(Collected data entries)
======

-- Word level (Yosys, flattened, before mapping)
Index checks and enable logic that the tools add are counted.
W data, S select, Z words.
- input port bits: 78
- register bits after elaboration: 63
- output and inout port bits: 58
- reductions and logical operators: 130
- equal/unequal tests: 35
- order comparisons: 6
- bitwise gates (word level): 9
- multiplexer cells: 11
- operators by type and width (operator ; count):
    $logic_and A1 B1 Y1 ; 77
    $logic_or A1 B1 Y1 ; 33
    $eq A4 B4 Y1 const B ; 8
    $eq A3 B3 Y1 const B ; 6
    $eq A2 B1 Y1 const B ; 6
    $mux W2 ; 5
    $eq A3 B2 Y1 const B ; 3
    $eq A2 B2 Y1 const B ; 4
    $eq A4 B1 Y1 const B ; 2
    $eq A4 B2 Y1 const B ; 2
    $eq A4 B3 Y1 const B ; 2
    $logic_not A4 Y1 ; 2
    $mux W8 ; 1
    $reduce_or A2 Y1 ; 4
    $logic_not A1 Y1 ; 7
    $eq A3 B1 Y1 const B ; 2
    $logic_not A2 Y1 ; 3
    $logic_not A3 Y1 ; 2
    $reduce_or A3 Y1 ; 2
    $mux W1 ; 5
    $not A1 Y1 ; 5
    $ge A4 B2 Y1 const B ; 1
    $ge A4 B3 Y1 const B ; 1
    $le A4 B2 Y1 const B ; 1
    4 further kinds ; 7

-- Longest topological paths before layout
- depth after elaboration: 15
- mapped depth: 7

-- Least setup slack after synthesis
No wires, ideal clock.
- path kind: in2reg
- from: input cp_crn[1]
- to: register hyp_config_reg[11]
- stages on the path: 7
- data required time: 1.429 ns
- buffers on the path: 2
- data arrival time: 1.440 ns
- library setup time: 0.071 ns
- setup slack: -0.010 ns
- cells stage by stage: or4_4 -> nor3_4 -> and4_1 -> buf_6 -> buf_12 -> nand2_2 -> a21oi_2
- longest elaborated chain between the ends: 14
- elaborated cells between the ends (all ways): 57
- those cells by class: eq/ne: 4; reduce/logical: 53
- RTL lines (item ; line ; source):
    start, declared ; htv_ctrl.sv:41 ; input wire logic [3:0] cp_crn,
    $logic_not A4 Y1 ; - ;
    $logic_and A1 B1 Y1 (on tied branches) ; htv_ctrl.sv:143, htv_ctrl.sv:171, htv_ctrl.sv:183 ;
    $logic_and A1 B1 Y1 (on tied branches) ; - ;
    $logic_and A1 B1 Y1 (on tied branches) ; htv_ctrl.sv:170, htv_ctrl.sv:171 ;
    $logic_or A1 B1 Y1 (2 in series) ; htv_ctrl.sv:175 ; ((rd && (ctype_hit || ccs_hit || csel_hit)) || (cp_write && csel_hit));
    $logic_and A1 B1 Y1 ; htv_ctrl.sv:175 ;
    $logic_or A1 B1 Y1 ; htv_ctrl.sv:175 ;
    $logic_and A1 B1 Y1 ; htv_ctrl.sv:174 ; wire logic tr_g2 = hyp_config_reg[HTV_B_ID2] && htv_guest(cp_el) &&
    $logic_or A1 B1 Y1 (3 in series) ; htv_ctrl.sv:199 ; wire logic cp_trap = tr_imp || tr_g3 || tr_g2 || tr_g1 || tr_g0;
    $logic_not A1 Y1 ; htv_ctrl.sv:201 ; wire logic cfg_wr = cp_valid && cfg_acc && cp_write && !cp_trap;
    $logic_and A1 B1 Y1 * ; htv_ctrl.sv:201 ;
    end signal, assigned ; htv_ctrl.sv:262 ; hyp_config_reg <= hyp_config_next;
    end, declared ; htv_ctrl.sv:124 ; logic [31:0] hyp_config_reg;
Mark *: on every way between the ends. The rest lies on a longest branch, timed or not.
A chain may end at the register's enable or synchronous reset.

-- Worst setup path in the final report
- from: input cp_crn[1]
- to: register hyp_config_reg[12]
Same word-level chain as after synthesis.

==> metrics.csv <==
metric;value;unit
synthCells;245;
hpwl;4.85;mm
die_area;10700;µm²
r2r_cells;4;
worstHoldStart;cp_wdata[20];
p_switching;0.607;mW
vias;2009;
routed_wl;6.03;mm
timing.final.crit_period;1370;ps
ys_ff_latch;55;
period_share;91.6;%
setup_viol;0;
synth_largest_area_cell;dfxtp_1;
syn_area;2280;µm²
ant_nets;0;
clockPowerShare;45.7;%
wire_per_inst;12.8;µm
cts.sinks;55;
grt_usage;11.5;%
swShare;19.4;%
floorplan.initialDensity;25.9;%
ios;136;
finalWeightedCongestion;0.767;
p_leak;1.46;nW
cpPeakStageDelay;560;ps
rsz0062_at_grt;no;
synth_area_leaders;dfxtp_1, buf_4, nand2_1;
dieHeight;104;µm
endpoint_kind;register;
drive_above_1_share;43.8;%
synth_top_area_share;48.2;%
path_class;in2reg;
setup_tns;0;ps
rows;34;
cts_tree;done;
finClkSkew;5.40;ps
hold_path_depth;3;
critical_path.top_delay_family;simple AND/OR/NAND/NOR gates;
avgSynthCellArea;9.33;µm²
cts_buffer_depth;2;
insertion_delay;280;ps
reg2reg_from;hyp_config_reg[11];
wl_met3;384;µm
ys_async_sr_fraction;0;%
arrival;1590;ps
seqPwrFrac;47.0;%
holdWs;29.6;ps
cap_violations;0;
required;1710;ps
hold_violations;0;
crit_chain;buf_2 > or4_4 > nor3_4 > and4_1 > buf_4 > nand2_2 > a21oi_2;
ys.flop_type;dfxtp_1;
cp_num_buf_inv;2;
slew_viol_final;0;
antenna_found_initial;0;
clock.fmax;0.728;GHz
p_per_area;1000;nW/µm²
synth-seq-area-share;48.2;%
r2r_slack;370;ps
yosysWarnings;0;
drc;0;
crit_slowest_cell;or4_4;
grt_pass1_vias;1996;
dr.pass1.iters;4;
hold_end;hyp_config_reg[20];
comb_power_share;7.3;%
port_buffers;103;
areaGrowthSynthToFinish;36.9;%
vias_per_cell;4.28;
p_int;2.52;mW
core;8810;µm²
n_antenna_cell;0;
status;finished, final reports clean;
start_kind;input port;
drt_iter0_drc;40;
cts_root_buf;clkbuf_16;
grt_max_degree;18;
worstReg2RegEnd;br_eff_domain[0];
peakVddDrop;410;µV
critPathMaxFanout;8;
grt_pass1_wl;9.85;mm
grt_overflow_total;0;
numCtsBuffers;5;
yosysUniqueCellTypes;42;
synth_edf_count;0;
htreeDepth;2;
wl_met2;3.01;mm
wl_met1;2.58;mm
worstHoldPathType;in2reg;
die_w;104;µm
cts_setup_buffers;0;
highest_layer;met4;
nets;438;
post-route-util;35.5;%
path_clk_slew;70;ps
[src/logic/adc_auto_sampling_sequencer.sv]
// Converter clock divider, SAR control, two sample sequencers and front-end link
//
// What this block does
// 10-bit SAR result, one microsecond per conversion; here ten converter ticks, so one microsecond only with the divider at one
// Converter clock divided from system, one to eight
// Select two pins, amplifier, front-end voltages
// Single or continuously repeating conversion mode
// Conversion-finished event raised to processor
// Two sequencers sample without processor help
// Up to eight samples stored per sequencer
// Each slot drives converter and front-end selection
// Sequencer times the front-end sample-and-hold
// Any of four timers starts a sequence
// Chosen PWM rising or falling edge starts
// Software can start a sequence directly
// Ping-pong: finished sequencer starts the other
// Sequence completion raised to processor
// Front-end selection by sequencer or direct write
// Hold asserted and released for back-to-back conversions
// Eight converter channels, channel zero from front end
// Front-end selector picks one of eight sources
// Converter channels two and three are pins
// Slot n result lands in result n
// Sequencer zero wins simultaneous converter requests
`timescale 1ns/1ns
`include "adc_seq_regs.svh"
module adc_auto_sampling_sequencer
  import adc_seq_pkg::*;
(
  input  wire logic                      core_clk,
  input  wire logic                      srst,
  input  wire logic [`DIV_W-1:0]         div_sel,
  input  wire logic                      man_start,
  input  wire logic                      man_repeat,
  input  wire chan_t                     man_chan,
  input  wire chan_t                     man_fe_sel,
  input  wire logic                      fe_direct_wr,
  input  wire chan_t                     fe_direct_sel,
  input  wire seq_cfg_t [1:0]            seq_cfg,
  input  wire logic [1:0]                seq_start,
  input  wire logic [`N_TIMERS-1:0]      timer_evt,
  input  wire logic [`N_TIMERS-1:0]      pwm_out,
  input  wire logic                      comp_ge,
  output logic                           conv_busy,
  output chan_t                          converter_input_selector,
  output chan_t                          frontend_selector,
  output logic                           frontend_hold,
  output sample_t                        dac_code,
  output sample_t                        man_result,
  output logic                           conv_done,
  output logic [1:0][`SLOTS-1:0][`RES_BITS-1:0] seq_result,
  output logic [1:0]                     seq_busy,
  output logic [1:0]                     seq_done
);

  state_t  st;
  state_t  next_st;
  logic    tick;
  logic    gsel;
  logic    own_k;
  logic    fin;
  logic [2:0] cur_slot;
  sample_t bit_mask;
  sample_t res_val;

  // Start decode for one sequencer: software, timer event or PWM edge
  function automatic logic start_hit(input seq_cfg_t c, input logic sw,
                                     input logic [`N_TIMERS-1:0] tev,
                                     input logic [`N_TIMERS-1:0] cur,
                                     input logic [`N_TIMERS-1:0] prev);
    logic t;
    logic r;
    logic f;
    t = (c.src == TRIG_TIMER) && tev[c.timer_idx];
    r = (c.src == TRIG_PWM_RISE) && cur[c.timer_idx] && !prev[c.timer_idx];
    f = (c.src == TRIG_PWM_FALL) && !cur[c.timer_idx] && prev[c.timer_idx];
    return sw | t | r | f;
  endfunction : start_hit

  // Converter clock as a tick; >= keeps it safe when the ratio shrinks
  assign tick     = (st.div_cnt >= div_sel);
  assign gsel     = !st.run[0];
  assign own_k    = (st.owner == OWN_SEQ1);
  assign cur_slot = st.slot[own_k];
  assign fin      = (st.fsm == CV_CONVERT) && tick && (st.bit_idx == 4'h0);
  // SAR trial: keep the bit when the comparator says input is above
  assign bit_mask = sample_t'(10'h001 << st.bit_idx);
  assign res_val  = comp_ge ? st.sar : (st.sar & ~bit_mask);

  // Next-state logic for converter, sequencers and front-end link
  always_comb begin
    next_st           = st;
    next_st.conv_done = 1'b0;
    next_st.seq_done  = 2'b00;
    next_st.pwm_prev  = pwm_out;
    next_st.div_cnt   = tick ? '0 : st.div_cnt + 3'h1;
    unique case (st.fsm)
      CV_IDLE: begin
        if (st.run != 2'b00) begin
          // Sequencer zero first; the other waits until sequencer zero's whole run has ended
          next_st.owner     = gsel ? OWN_SEQ1 : OWN_SEQ0;
          next_st.conv_chan = seq_cfg[gsel].chan[st.slot[gsel]];
          next_st.fe_sel    = seq_cfg[gsel].fe[st.slot[gsel]];
          next_st.fsm       = CV_SAMPLE;
          next_st.fe_hold   = 1'b0;
          next_st.sh_cnt    = 4'(`SAMPLE_TICKS - 1);
        end else if (st.man_pend) begin
          next_st.owner     = OWN_MAN;
          next_st.man_pend  = 1'b0;
          next_st.conv_chan = man_chan;
          next_st.fe_sel    = man_fe_sel;
          next_st.fsm       = CV_SAMPLE;
          next_st.fe_hold   = 1'b0;
          next_st.sh_cnt    = 4'(`SAMPLE_TICKS - 1);
        end else if (fe_direct_wr) begin
          next_st.fe_sel    = fe_direct_sel;
        end
      end
      CV_SAMPLE: begin
        // Track phase, then freeze the front end for the conversion
        if (tick) begin
          if (st.sh_cnt == 4'h0) begin
            next_st.fsm     = CV_CONVERT;
            next_st.fe_hold = 1'b1;
            next_st.sar     = sample_t'(1) << (`RES_BITS - 1);
            next_st.bit_idx = 4'(`RES_BITS - 1);
          end else begin
            next_st.sh_cnt  = st.sh_cnt - 4'h1;
          end
        end
      end
      CV_CONVERT: begin
        if (tick && st.bit_idx != 4'h0) begin
          next_st.sar     = res_val | (bit_mask >> 1);
          next_st.bit_idx = st.bit_idx - 4'h1;
        end else if (fin) begin
          // Release hold at once so the next slot can start tracking
          next_st.fsm       = CV_IDLE;
          next_st.fe_hold   = 1'b0;
          next_st.conv_done = 1'b1;
          if (st.owner == OWN_MAN) begin
            next_st.man_result = res_val;
            if (man_repeat) begin
              next_st.man_pend = 1'b1;
            end
          end else begin
            next_st.seq_result[own_k][cur_slot] = res_val;
            if (cur_slot == seq_cfg[own_k].len_m1) begin
              next_st.run[own_k]      = 1'b0;
              next_st.slot[own_k]     = 3'h0;
              next_st.seq_done[own_k] = 1'b1;
              if (seq_cfg[own_k].pingpong && !st.run[!own_k]) begin
                next_st.run[!own_k]  = 1'b1;
                next_st.slot[!own_k] = 3'h0;
              end
            end else begin
              next_st.slot[own_k] = cur_slot + 3'h1;
            end
          end
        end
      end
      default: begin
        next_st.fsm = CV_IDLE;
      end
    endcase
    // Starts after completion, so a start in the finishing cycle restarts
    for (int k = 0; k < 2; k++) begin
      if (!next_st.run[k] && start_hit(seq_cfg[k], seq_start[k], timer_evt,
                                       pwm_out, st.pwm_prev)) begin
        next_st.run[k]  = 1'b1;
        next_st.slot[k] = 3'h0;
      end
    end
    if (man_start) begin
      next_st.man_pend = 1'b1;
    end
  end

  // State register
  always_ff @(posedge core_clk) begin
    if (srst) begin
      st       <= '0;
      st.fsm   <= CV_IDLE;
      st.owner <= OWN_MAN;
    end else begin
      st <= next_st;
    end
  end

  // Outputs straight from the state register
  assign conv_busy                = (st.fsm != CV_IDLE);
  assign converter_input_selector = st.conv_chan;
  assign frontend_selector        = st.fe_sel;
  assign frontend_hold            = st.fe_hold;
  assign dac_code                 = st.sar;
  assign man_result               = st.man_result;
  assign conv_done                = st.conv_done;
  assign seq_result               = st.seq_result;
  assign seq_busy                 = st.run;
  assign seq_done                 = st.seq_done;

  // Divider at one ticks every cycle
  a_div_one: assert property (@(posedge core_clk) disable iff (srst)
    (div_sel == 3'h0) |-> tick)
    else $error("divider /1 missed a tick");

  // Divider at eight leaves seven quiet cycles
  a_div_eight: assert property (@(posedge core_clk) disable iff (srst)
    (tick && div_sel == 3'h7) |=> !tick [*7] ##1 tick)
    else $error("divider /8 spacing wrong");

  // Ten bit decisions per conversion at full rate
  a_conv_bits: assert property (@(posedge core_clk) disable iff (srst)
    ($rose(st.fsm == CV_CONVERT) && div_sel == 3'h0) |->
      (st.fsm == CV_CONVERT) [*8] ##1 (st.fsm == CV_CONVERT) [*2] ##1 (st.fsm == CV_IDLE))
    else $error("conversion length wrong");

  // Hold exactly while converting
  a_hold_conv: assert property (@(posedge core_clk) disable iff (srst)
    st.fe_hold == (st.fsm == CV_CONVERT))
    else $error("front-end hold out of step");

  // Simultaneous requests go to sequencer zero
  a_seq_priority: assert property (@(posedge core_clk) disable iff (srst)
    (st.fsm == CV_IDLE && st.run == 2'b11) |=> (st.owner == OWN_SEQ0 && st.fsm == CV_SAMPLE))
    else $error("sequencer zero not granted first");

  // Finished sequencer zero starts sequencer one in ping-pong
  a_ping_pong: assert property (@(posedge core_clk) disable iff (srst)
    (fin && st.owner == OWN_SEQ0 && st.slot[0] == seq_cfg[0].len_m1 && seq_cfg[0].pingpong)
      |=> (st.run[1] && st.seq_done[0]))
    else $error("ping-pong start missing");

  // Result stored in the slot it was taken for
  a_slot_store: assert property (@(posedge core_clk) disable iff (srst)
    (fin && st.owner != OWN_MAN) |=>
      (st.seq_result[$past(own_k)][$past(cur_slot)] == $past(res_val)))
    else $error("sequence result in wrong slot");

  // Done is a single pulse with hold released
  a_done_pulse: assert property (@(posedge core_clk) disable iff (srst)
    fin |=> (st.conv_done && !st.fe_hold) ##1 !st.conv_done)
    else $error("conversion done pulse wrong");

  // Single mode does not queue another conversion
  a_man_single: assert property (@(posedge core_clk) disable iff (srst)
    (fin && st.owner == OWN_MAN && !man_repeat && !man_start && !st.man_pend)
      |=> !st.man_pend)
    else $error("single conversion repeated");

  // Slot routing reaches both selectors on grant
  a_slot_route: assert property (@(posedge core_clk) disable iff (srst)
    (st.fsm == CV_IDLE && st.run[0]) |=>
      (st.conv_chan == $past(seq_cfg[0].chan[st.slot[0]])
       && st.fe_sel == $past(seq_cfg[0].fe[st.slot[0]])))
    else $error("slot selection not driven");

  // Tracking lasts two converter ticks at full rate
  a_sample_len: assert property (@(posedge core_clk) disable iff (srst)
    ($rose(st.fsm == CV_SAMPLE) && div_sel == 3'h0) |->
      (st.fsm == CV_SAMPLE) [*2] ##1 (st.fsm == CV_CONVERT))
    else $error("sample phase length wrong");

  // Conversion opens with the top bit as trial
  a_sar_start: assert property (@(posedge core_clk) disable iff (srst)
    $rose(st.fsm == CV_CONVERT) |-> (st.sar == 10'h200 && st.bit_idx == 4'h9))
    else $error("SAR trial does not start at top bit");

  // Selections stay put while a conversion is in flight
  a_sel_steady: assert property (@(posedge core_clk) disable iff (srst)
    (st.fsm != CV_IDLE) |=> ($stable(st.fe_sel) && $stable(st.conv_chan)))
    else $error("selection moved during conversion");

  // Direct write lands when the link is free
  a_direct_write: assert property (@(posedge core_clk) disable iff (srst)
    (st.fsm == CV_IDLE && st.run == 2'b00 && !st.man_pend && fe_direct_wr) |=>
      (st.fe_sel == $past(fe_direct_sel)))
    else $error("direct front-end write lost");

  // Software start arms an idle sequencer at slot zero
  a_soft_start: assert property (@(posedge core_clk) disable iff (srst)
    (!st.run[0] && seq_start[0]) |=> (st.run[0] && st.slot[0] == 3'h0))
    else $error("software start ignored");

  // Selected timer event starts sequencer one
  a_timer_start: assert property (@(posedge core_clk) disable iff (srst)
    (!st.run[1] && seq_cfg[1].src == TRIG_TIMER && timer_evt[seq_cfg[1].timer_idx]) |=>
      st.run[1])
    else $error("timer start ignored");

  // Falling PWM edge starts sequencer zero when chosen
  a_pwm_edge: assert property (@(posedge core_clk) disable iff (srst)
    (!st.run[0] && seq_cfg[0].src == TRIG_PWM_FALL && !pwm_out[seq_cfg[0].timer_idx]
     && st.pwm_prev[seq_cfg[0].timer_idx]) |=> st.run[0])
    else $error("PWM edge start ignored");

  // Last slot of sequencer one raises its done pulse
  a_seq1_done: assert property (@(posedge core_clk) disable iff (srst)
    (fin && st.owner == OWN_SEQ1 && st.slot[1] == seq_cfg[1].len_m1) |=> st.seq_done[1])
    else $error("sequence done pulse missing");

  // Running slot never passes the programmed length
  a_slot_bound: assert property (@(posedge core_clk) disable iff (srst)
    st.run[0] |-> (st.slot[0] <= seq_cfg[0].len_m1))
    else $error("slot index beyond sequence length");

  // Manual work waits while any sequencer wants the converter
  a_man_waits: assert property (@(posedge core_clk) disable iff (srst)
    (st.fsm == CV_IDLE && st.run != 2'b00) |=> (st.owner != OWN_MAN))
    else $error("manual conversion beat a sequencer");

endmodule : adc_auto_sampling_sequencer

======

Could you retype exactly the lines from the first one of the records through the line containing "A1 B1 Y1 ; 33", both included, and nothing more?

SOLUTION FOR THIS EXERCISE -
-- Word level (Yosys, flattened, before mapping)
Index checks and enable logic that the tools add are counted.
W data, S select, Z words.
- input port bits: 78
- register bits after elaboration: 63
- output and inout port bits: 58
- reductions and logical operators: 130
- equal/unequal tests: 35
- order comparisons: 6
- bitwise gates (word level): 9
- multiplexer cells: 11
- operators by type and width (operator ; count):
    $logic_and A1 B1 Y1 ; 77
    $logic_or A1 B1 Y1 ; 33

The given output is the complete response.